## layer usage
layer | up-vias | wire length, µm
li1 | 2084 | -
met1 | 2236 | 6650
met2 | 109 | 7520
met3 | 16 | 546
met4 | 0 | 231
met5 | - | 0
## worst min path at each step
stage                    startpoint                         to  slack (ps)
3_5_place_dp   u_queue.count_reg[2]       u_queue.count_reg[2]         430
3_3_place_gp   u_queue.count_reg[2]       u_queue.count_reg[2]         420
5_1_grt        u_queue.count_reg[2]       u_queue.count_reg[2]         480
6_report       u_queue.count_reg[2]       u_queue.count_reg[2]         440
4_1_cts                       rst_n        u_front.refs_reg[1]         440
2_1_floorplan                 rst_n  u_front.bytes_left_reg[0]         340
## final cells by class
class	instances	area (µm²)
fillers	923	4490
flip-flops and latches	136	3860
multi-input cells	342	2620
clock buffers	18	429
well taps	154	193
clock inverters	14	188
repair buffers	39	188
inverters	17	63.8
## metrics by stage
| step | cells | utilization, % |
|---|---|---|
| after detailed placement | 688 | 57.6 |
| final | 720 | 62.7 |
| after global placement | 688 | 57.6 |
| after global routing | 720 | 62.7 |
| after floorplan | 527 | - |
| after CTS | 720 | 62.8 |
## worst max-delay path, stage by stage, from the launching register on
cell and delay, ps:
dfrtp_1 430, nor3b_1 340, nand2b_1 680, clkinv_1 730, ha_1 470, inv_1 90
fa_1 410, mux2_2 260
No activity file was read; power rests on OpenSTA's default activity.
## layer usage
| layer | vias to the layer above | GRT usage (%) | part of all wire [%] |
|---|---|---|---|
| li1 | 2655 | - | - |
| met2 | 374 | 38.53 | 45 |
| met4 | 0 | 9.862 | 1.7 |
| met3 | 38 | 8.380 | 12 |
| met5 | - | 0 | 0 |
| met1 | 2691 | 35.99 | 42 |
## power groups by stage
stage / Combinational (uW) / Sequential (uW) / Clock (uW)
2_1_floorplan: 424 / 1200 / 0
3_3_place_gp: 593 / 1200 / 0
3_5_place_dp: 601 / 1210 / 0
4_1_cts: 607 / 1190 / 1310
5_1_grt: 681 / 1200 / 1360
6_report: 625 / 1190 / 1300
$ cat config.mk
export PLATFORM = sky130hd
export DESIGN_NAME = openpgp_packet_header_parser_unit_flat
export DESIGN_NICKNAME = d
export VERILOG_FILES = /design/src/rtl/opph_pkg.sv /design/src/rtl/opph_in_if.sv /design/src/rtl/opph_out_if.sv /design/src/rtl/openpgp_packet_header_parser_unit.sv /design/src/rtl/opph_front.sv /design/src/rtl/opph_fifo.sv /design/src/rtl/opph_back.sv /design/src/flat_wrapper.sv
export SDC_FILE = /design/constraint.sdc
export NUM_CORES = 1
export LEC_CHECK = 0
export BUFFER_PORTS_ARGS = -buffer_cell sky130_fd_sc_hd__buf_2
export CAP_MARGIN = 30
export CORE_MARGIN = 5
export CORE_UTILIZATION = 65
export CTS_BUF_LIST = sky130_fd_sc_hd__clkbuf_8
export CTS_CLUSTER_SIZE = 10
export DETAILED_ROUTE_END_ITERATION = 8
export GPL_ROUTABILITY_DRIVEN = 0
export PLACE_DENSITY = 0.88
export SETUP_SLACK_MARGIN = 0.2
export SLEW_MARGIN = 20
export SYNTH_ARGS = -nofsm -noshare
export SYNTH_HDL_FRONTEND = slang
export SYNTH_SLANG_ARGS = --single-unit
$ cat constraint.sdc
create_clock -name i_clk -period 11.7 [get_ports i_clk]
set_input_delay 1.755 -clock i_clk [delete_from_list [all_inputs] [get_ports i_clk]]
set_output_delay 1.755 -clock i_clk [all_outputs]
set_load 0.01 [all_outputs]
$ cat src/rtl/opph_pkg.sv
// opph_pkg: shared types and constants of the OpenPGP packet header parser.
// No dependencies; referenced by every other file of the block.
package opph_pkg;

    localparam int unsigned BYTE_W          = 8;
    localparam int unsigned TYPE_W          = 6;
    localparam int unsigned ERR_W           = 2;
    localparam int unsigned ACC_W           = 32;
    localparam int unsigned LENGTH_BITS_DEF = 32;
    localparam int unsigned QUEUE_DEPTH     = 4;

    localparam logic [ERR_W-1:0] ERR_NONE  = 2'd0;
    localparam logic [ERR_W-1:0] ERR_TAG   = 2'd1;
    localparam logic [ERR_W-1:0] ERR_TRUNC = 2'd2;

    localparam logic [BYTE_W-1:0] LEN1_MAX  = 8'd191;
    localparam logic [BYTE_W-1:0] LEN2_MAX  = 8'd223;
    localparam logic [BYTE_W-1:0] LEN5_MARK = 8'd255;
    localparam logic [BYTE_W-1:0] LEN2_BASE = 8'd192;
    localparam logic [1:0]        OLD_INDEF = 2'd3;

    typedef enum logic [5:0] {
        PH_TAG    = 6'b000001,
        PH_NEWLEN = 6'b000010,
        PH_MORELEN= 6'b000100,
        PH_BODY   = 6'b001000,
        PH_INDEF  = 6'b010000,
        PH_DRAIN  = 6'b100000
    } t_phase;

    // front-to-back command: optional type load plus optional result
    typedef struct packed {
        logic              load_type;
        logic [TYPE_W-1:0] new_type;
        logic              emit;
        logic              has_payload;
        logic [BYTE_W-1:0] payload_byte;
        logic              packet_end;
        logic [ERR_W-1:0]  error_code;
    } t_cmd;

endpackage

$ cat src/rtl/opph_in_if.sv
// opph_in_if: input byte channel (valid/ready plus one stream byte).
// Depends on opph_pkg.
interface opph_in_if;
    logic                        valid;
    logic                        ready;
    logic [opph_pkg::BYTE_W-1:0] in_byte;
    logic                        end_of_input;

    modport source (output valid, output in_byte, output end_of_input, input ready);
    modport sink   (input valid, input in_byte, input end_of_input, output ready);
endinterface

$ cat src/rtl/opph_out_if.sv
// opph_out_if: result channel (valid/ready plus one decoded result).
// Depends on opph_pkg.
interface opph_out_if;
    logic                        valid;
    logic                        ready;
    logic                        has_payload;
    logic [opph_pkg::BYTE_W-1:0] payload_byte;
    logic [opph_pkg::TYPE_W-1:0] packet_type;
    logic                        packet_end;
    logic [opph_pkg::ERR_W-1:0]  error_code;

    modport source (output valid, output has_payload, output payload_byte,
                    output packet_type, output packet_end, output error_code,
                    input ready);
    modport sink   (input valid, input has_payload, input payload_byte,
                    input packet_type, input packet_end, input error_code,
                    output ready);
endinterface

$ cat src/rtl/openpgp_packet_header_parser_unit.sv
// openpgp_packet_header_parser_unit: top level of the OpenPGP packet header parser.
// Depends on opph_pkg, opph_in_if, opph_out_if, opph_front, opph_fifo, opph_back.
//
// Usage:
//   i_in carries one stream byte per request with end_of_input on the last byte
//   of a buffer. o_out carries at most one result per input byte: a body byte
//   with its packet type, an end mark of an empty packet, or an error code.
//   Header bytes that end no packet, and bytes dropped after a bad tag, give
//   no result.
//   Throughput: one input byte per cycle while the command queue is not full; the
//   header decoder updates its phase and length counter once per accepted byte.
//   Path: a result is written into the queue at the edge that accepts its byte,
//   then moves into the output register once that register is free or taken.
//   Stall: a four-entry command queue sits between decoder and output register;
//   i_in.ready drops only while that queue is full.
//   Reset (i_rst_n low, synchronous): the decoder expects a tag byte, the queue
//   and the output register are empty.
module openpgp_packet_header_parser_unit #(
    parameter int unsigned LENGTH_BITS = opph_pkg::LENGTH_BITS_DEF
) (
    input  logic        i_clk,
    input  logic        i_rst_n,
    opph_in_if.sink     i_in,
    opph_out_if.source  o_out
);
    import opph_pkg::*;

    logic push;
    logic full;
    logic q_valid;
    logic pop;
    t_cmd push_cmd;
    t_cmd head_cmd;

    opph_front #(
        .LENGTH_BITS(LENGTH_BITS)
    ) u_front (
        .i_clk  (i_clk),
        .i_rst_n(i_rst_n),
        .i_in   (i_in),
        .i_full (full),
        .o_push (push),
        .o_cmd  (push_cmd)
    );

    opph_fifo u_fifo (
        .i_clk  (i_clk),
        .i_rst_n(i_rst_n),
        .i_push (push),
        .i_cmd  (push_cmd),
        .o_full (full),
        .o_valid(q_valid),
        .o_cmd  (head_cmd),
        .i_pop  (pop)
    );

    opph_back u_back (
        .i_clk  (i_clk),
        .i_rst_n(i_rst_n),
        .i_valid(q_valid),
        .i_cmd  (head_cmd),
        .o_pop  (pop),
        .o_out  (o_out)
    );

endmodule

$ cat src/rtl/opph_front.sv
// opph_front: header decoder; tracks framing phase and lengths per byte
// and emits commands into the queue. Depends on opph_pkg, opph_in_if.
module opph_front #(
    parameter int unsigned LENGTH_BITS = opph_pkg::LENGTH_BITS_DEF
) (
    input  logic            i_clk,
    input  logic            i_rst_n,
    opph_in_if.sink         i_in,
    input  logic            i_full,
    output logic            o_push,
    output opph_pkg::t_cmd  o_cmd
);
    import opph_pkg::*;

    localparam logic [ACC_W-1:0] LEN_MAX = ACC_W'({ACC_W{1'b1}} >> (ACC_W - LENGTH_BITS));

    t_phase                 r_phase, n_phase;
    logic [LENGTH_BITS-1:0] r_remaining, n_remaining;
    logic [ACC_W-1:0]       r_acc, n_acc;
    logic [2:0]             r_len_left, n_len_left;
    logic                   r_partial, n_partial;
    logic                   r_two, n_two;
    logic [4:0]             r_first_lo, n_first_lo;

    logic                   accept;
    logic [BYTE_W-1:0]      b;
    logic                   fin;
    logic [ACC_W-1:0]       fin_len;
    logic [ACC_W-1:0]       sat_len;
    logic [ACC_W-1:0]       acc_shift;
    t_cmd                   cmd;

    assign i_in.ready = !i_full;
    assign accept     = i_in.valid && i_in.ready;
    assign b          = i_in.in_byte;
    assign acc_shift  = {r_acc[ACC_W-BYTE_W-1:0], b};

    always_comb begin
        n_phase     = r_phase;
        n_remaining = r_remaining;
        n_acc       = r_acc;
        n_len_left  = r_len_left;
        n_partial   = r_partial;
        n_two       = r_two;
        n_first_lo  = r_first_lo;
        cmd         = '0;
        fin         = 1'b0;
        fin_len     = '0;
        sat_len     = '0;

        case (r_phase)
            PH_TAG: begin
                n_partial = 1'b0;
                cmd.load_type = 1'b1;
                if (!b[7]) begin
                    cmd.new_type   = '0;
                    cmd.emit       = 1'b1;
                    cmd.error_code = ERR_TAG;
                    n_phase        = PH_DRAIN;
                end else if (b[6]) begin
                    cmd.new_type = b[5:0];
                    n_phase      = PH_NEWLEN;
                end else begin
                    cmd.new_type = {2'b00, b[5:2]};
                    if (b[1:0] == OLD_INDEF) begin
                        n_phase = PH_INDEF;
                    end else begin
                        n_acc      = '0;
                        n_two      = 1'b0;
                        n_len_left = 3'd1 << b[1:0];
                        n_phase    = PH_MORELEN;
                    end
                end
            end
            PH_NEWLEN: begin
                n_first_lo = b[4:0];
                if (b <= LEN1_MAX) begin
                    n_partial = 1'b0;
                    fin       = 1'b1;
                    fin_len   = ACC_W'(b);
                end else if (b <= LEN2_MAX) begin
                    n_partial = 1'b0;
                    n_two     = 1'b1;
                    n_phase   = PH_MORELEN;
                end else if (b == LEN5_MARK) begin
                    n_partial  = 1'b0;
                    n_two      = 1'b0;
                    n_acc      = '0;
                    n_len_left = 3'd4;
                    n_phase    = PH_MORELEN;
                end else begin
                    n_partial = 1'b1;
                    fin       = 1'b1;
                    fin_len   = ACC_W'(1) << b[4:0];
                end
            end
            PH_MORELEN: begin
                if (r_two) begin
                    fin     = 1'b1;
                    fin_len = ACC_W'({r_first_lo, b}) + ACC_W'(LEN2_BASE);
                end else begin
                    n_acc      = acc_shift;
                    n_len_left = r_len_left - 3'd1;
                    if (r_len_left == 3'd1) begin
                        fin     = 1'b1;
                        fin_len = acc_shift;
                    end
                end
            end
            PH_BODY: begin
                n_remaining      = r_remaining - LENGTH_BITS'(1);
                cmd.emit         = 1'b1;
                cmd.has_payload  = 1'b1;
                cmd.payload_byte = b;
                if (r_remaining == LENGTH_BITS'(1)) begin
                    if (r_partial) begin
                        n_phase = PH_NEWLEN;
                    end else begin
                        cmd.packet_end = 1'b1;
                        n_phase        = PH_TAG;
                    end
                end
            end
            PH_INDEF: begin
                cmd.emit         = 1'b1;
                cmd.has_payload  = 1'b1;
                cmd.payload_byte = b;
            end
            PH_DRAIN: begin
            end
            default: begin
                n_phase = PH_TAG;
            end
        endcase

        if (fin) begin
            sat_len     = (fin_len > LEN_MAX) ? LEN_MAX : fin_len;
            n_remaining = sat_len[LENGTH_BITS-1:0];
            if (sat_len == '0) begin
                n_phase        = PH_TAG;
                n_partial      = 1'b0;
                cmd.emit       = 1'b1;
                cmd.packet_end = 1'b1;
            end else begin
                n_phase = PH_BODY;
            end
        end

        if (i_in.end_of_input) begin
            if (n_phase == PH_INDEF) begin
                cmd.emit       = 1'b1;
                cmd.packet_end = 1'b1;
            end else if (n_phase == PH_NEWLEN || n_phase == PH_MORELEN
                         || n_phase == PH_BODY) begin
                cmd.emit       = 1'b1;
                cmd.packet_end = 1'b0;
                cmd.error_code = ERR_TRUNC;
            end
            n_phase   = PH_TAG;
            n_partial = 1'b0;
        end
    end

    assign o_cmd  = cmd;
    assign o_push = accept && (cmd.load_type || cmd.emit);

    always_ff @(posedge i_clk) begin
        if (!i_rst_n) begin
            r_phase    <= PH_TAG;
            r_partial  <= 1'b0;
            r_len_left <= '0;
            r_two      <= 1'b0;
        end else if (accept) begin
            r_phase    <= n_phase;
            r_partial  <= n_partial;
            r_len_left <= n_len_left;
            r_two      <= n_two;
        end
    end

    always_ff @(posedge i_clk) begin
        if (accept) begin
            r_remaining <= n_remaining;
            r_acc       <= n_acc;
            r_first_lo  <= n_first_lo;
        end
    end

    a_body_count: assert property (@(posedge i_clk) disable iff (!i_rst_n)
        (r_phase == PH_BODY) |-> (r_remaining != '0))
        else $error("body phase with zero byte count");

    a_len_left: assert property (@(posedge i_clk) disable iff (!i_rst_n)
        (r_phase == PH_MORELEN && !r_two) |-> (r_len_left != 3'd0 && r_len_left <= 3'd4))
        else $error("length octet count out of range");

endmodule

$ cat src/rtl/opph_fifo.sv
// opph_fifo: short command queue between header decoder and result stage.
// Depends on opph_pkg.
module opph_fifo (
    input  logic            i_clk,
    input  logic            i_rst_n,
    input  logic            i_push,
    input  opph_pkg::t_cmd  i_cmd,
    output logic            o_full,
    output logic            o_valid,
    output opph_pkg::t_cmd  o_cmd,
    input  logic            i_pop
);
    import opph_pkg::*;

    localparam int unsigned PTR_W = $clog2(QUEUE_DEPTH);
    localparam int unsigned CNT_W = $clog2(QUEUE_DEPTH + 1);

    t_cmd             r_mem [QUEUE_DEPTH];
    logic [PTR_W-1:0] r_wr_ptr, r_rd_ptr;
    logic [CNT_W-1:0] r_count;

    assign o_full  = (r_count == CNT_W'(QUEUE_DEPTH));
    assign o_valid = (r_count != '0);
    assign o_cmd   = r_mem[r_rd_ptr];

    always_ff @(posedge i_clk) begin
        if (i_push) begin
            r_mem[r_wr_ptr] <= i_cmd;
        end
    end

    always_ff @(posedge i_clk) begin
        if (!i_rst_n) begin
            r_wr_ptr <= '0;
            r_rd_ptr <= '0;
            r_count  <= '0;
        end else begin
            if (i_push) begin
                r_wr_ptr <= (r_wr_ptr == PTR_W'(QUEUE_DEPTH - 1)) ? '0 : r_wr_ptr + 1'b1;
            end
            if (i_pop) begin
                r_rd_ptr <= (r_rd_ptr == PTR_W'(QUEUE_DEPTH - 1)) ? '0 : r_rd_ptr + 1'b1;
            end
            case ({i_push, i_pop})
                2'b10:   r_count <= r_count + 1'b1;
                2'b01:   r_count <= r_count - 1'b1;
                default: r_count <= r_count;
            endcase
        end
    end

    a_no_overflow: assert property (@(posedge i_clk) disable iff (!i_rst_n)
        i_push |-> (!o_full || i_pop))
        else $error("command queue overflow");

    a_no_underflow: assert property (@(posedge i_clk) disable iff (!i_rst_n)
        i_pop |-> o_valid)
        else $error("command queue underflow");

endmodule

$ cat src/rtl/opph_back.sv
// opph_back: result stage; holds the current packet type and the output
// register. Depends on opph_pkg, opph_out_if.
module opph_back (
    input  logic            i_clk,
    input  logic            i_rst_n,
    input  logic            i_valid,
    input  opph_pkg::t_cmd  i_cmd,
    output logic            o_pop,
    opph_out_if.source      o_out
);
    import opph_pkg::*;

    logic              r_valid;
    logic [TYPE_W-1:0] r_type;
    logic              r_has_payload;
    logic [BYTE_W-1:0] r_payload_byte;
    logic [TYPE_W-1:0] r_packet_type;
    logic              r_packet_end;
    logic [ERR_W-1:0]  r_error_code;
    logic [TYPE_W-1:0] cur_type;

    assign o_pop    = i_valid && (!r_valid || o_out.ready);
    assign cur_type = i_cmd.load_type ? i_cmd.new_type : r_type;

    always_ff @(posedge i_clk) begin
        if (!i_rst_n) begin
            r_valid <= 1'b0;
            r_type  <= '0;
        end else begin
            if (o_pop) begin
                r_valid <= i_cmd.emit;
                r_type  <= cur_type;
            end else if (o_out.ready) begin
                r_valid <= 1'b0;
            end
        end
    end

    always_ff @(posedge i_clk) begin
        if (o_pop && i_cmd.emit) begin
            r_has_payload  <= i_cmd.has_payload;
            r_payload_byte <= i_cmd.payload_byte;
            r_packet_type  <= cur_type;
            r_packet_end   <= i_cmd.packet_end;
            r_error_code   <= i_cmd.error_code;
        end
    end

    assign o_out.valid        = r_valid;
    assign o_out.has_payload  = r_has_payload;
    assign o_out.payload_byte = r_payload_byte;
    assign o_out.packet_type  = r_packet_type;
    assign o_out.packet_end   = r_packet_end;
    assign o_out.error_code   = r_error_code;

    a_tag_err_type: assert property (@(posedge i_clk) disable iff (!i_rst_n)
        (o_out.valid && o_out.error_code == ERR_TAG) |-> (o_out.packet_type == '0
            && !o_out.has_payload && !o_out.packet_end))
        else $error("bad-tag result carries packet data");

endmodule

$ cat src/flat_wrapper.sv
// flat-port wrapper written by rule: the top's interface ports become plain ports
module openpgp_packet_header_parser_unit_flat import opph_pkg::*;
#(
    parameter int unsigned LENGTH_BITS = opph_pkg::LENGTH_BITS_DEF
)
  (i_clk, i_rst_n, i_in_valid, i_in_in_byte, i_in_end_of_input, i_in_ready, o_out_valid, o_out_has_payload, o_out_payload_byte, o_out_packet_type, o_out_packet_end, o_out_error_code, o_out_ready);
  opph_in_if i_in_i ();
  opph_out_if o_out_i ();
  input  logic i_clk;
  input  logic i_rst_n;
  input wire logic [$bits(i_in_i.valid)-1:0] i_in_valid;
  input wire logic [$bits(i_in_i.in_byte)-1:0] i_in_in_byte;
  input wire logic [$bits(i_in_i.end_of_input)-1:0] i_in_end_of_input;
  output wire logic [$bits(i_in_i.ready)-1:0] i_in_ready;
  output wire logic [$bits(o_out_i.valid)-1:0] o_out_valid;
  output wire logic [$bits(o_out_i.has_payload)-1:0] o_out_has_payload;
  output wire logic [$bits(o_out_i.payload_byte)-1:0] o_out_payload_byte;
  output wire logic [$bits(o_out_i.packet_type)-1:0] o_out_packet_type;
  output wire logic [$bits(o_out_i.packet_end)-1:0] o_out_packet_end;
  output wire logic [$bits(o_out_i.error_code)-1:0] o_out_error_code;
  input wire logic [$bits(o_out_i.ready)-1:0] o_out_ready;
  assign i_in_i.valid = i_in_valid;
  assign i_in_i.in_byte = i_in_in_byte;
  assign i_in_i.end_of_input = i_in_end_of_input;
  assign i_in_ready = i_in_i.ready;
  assign o_out_valid = o_out_i.valid;
  assign o_out_has_payload = o_out_i.has_payload;
  assign o_out_payload_byte = o_out_i.payload_byte;
  assign o_out_packet_type = o_out_i.packet_type;
  assign o_out_packet_end = o_out_i.packet_end;
  assign o_out_error_code = o_out_i.error_code;
  assign o_out_i.ready = o_out_ready;
  openpgp_packet_header_parser_unit #(.LENGTH_BITS(LENGTH_BITS)) u_core (.i_clk(i_clk), .i_rst_n(i_rst_n), .i_in(i_in_i), .o_out(o_out_i));
endmodule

§ HOW TO COMPLETE THIS TASK: Transcribe the lines above between the line holding "## worst min path at each step" and the line holding "detailed placement | 688 | 57.6 |", inclusive, exactly as they stand and with nothing added.

§ RESULT BELOW:
## worst min path at each step
stage                    startpoint                         to  slack (ps)
3_5_place_dp   u_queue.count_reg[2]       u_queue.count_reg[2]         430
3_3_place_gp   u_queue.count_reg[2]       u_queue.count_reg[2]         420
5_1_grt        u_queue.count_reg[2]       u_queue.count_reg[2]         480
6_report       u_queue.count_reg[2]       u_queue.count_reg[2]         440
4_1_cts                       rst_n        u_front.refs_reg[1]         440
2_1_floorplan                 rst_n  u_front.bytes_left_reg[0]         340
## final cells by class
class	instances	area (µm²)
fillers	923	4490
flip-flops and latches	136	3860
multi-input cells	342	2620
clock buffers	18	429
well taps	154	193
clock inverters	14	188
repair buffers	39	188
inverters	17	63.8
## metrics by stage
| step | cells | utilization, % |
|---|---|---|
| after detailed placement | 688 | 57.6 |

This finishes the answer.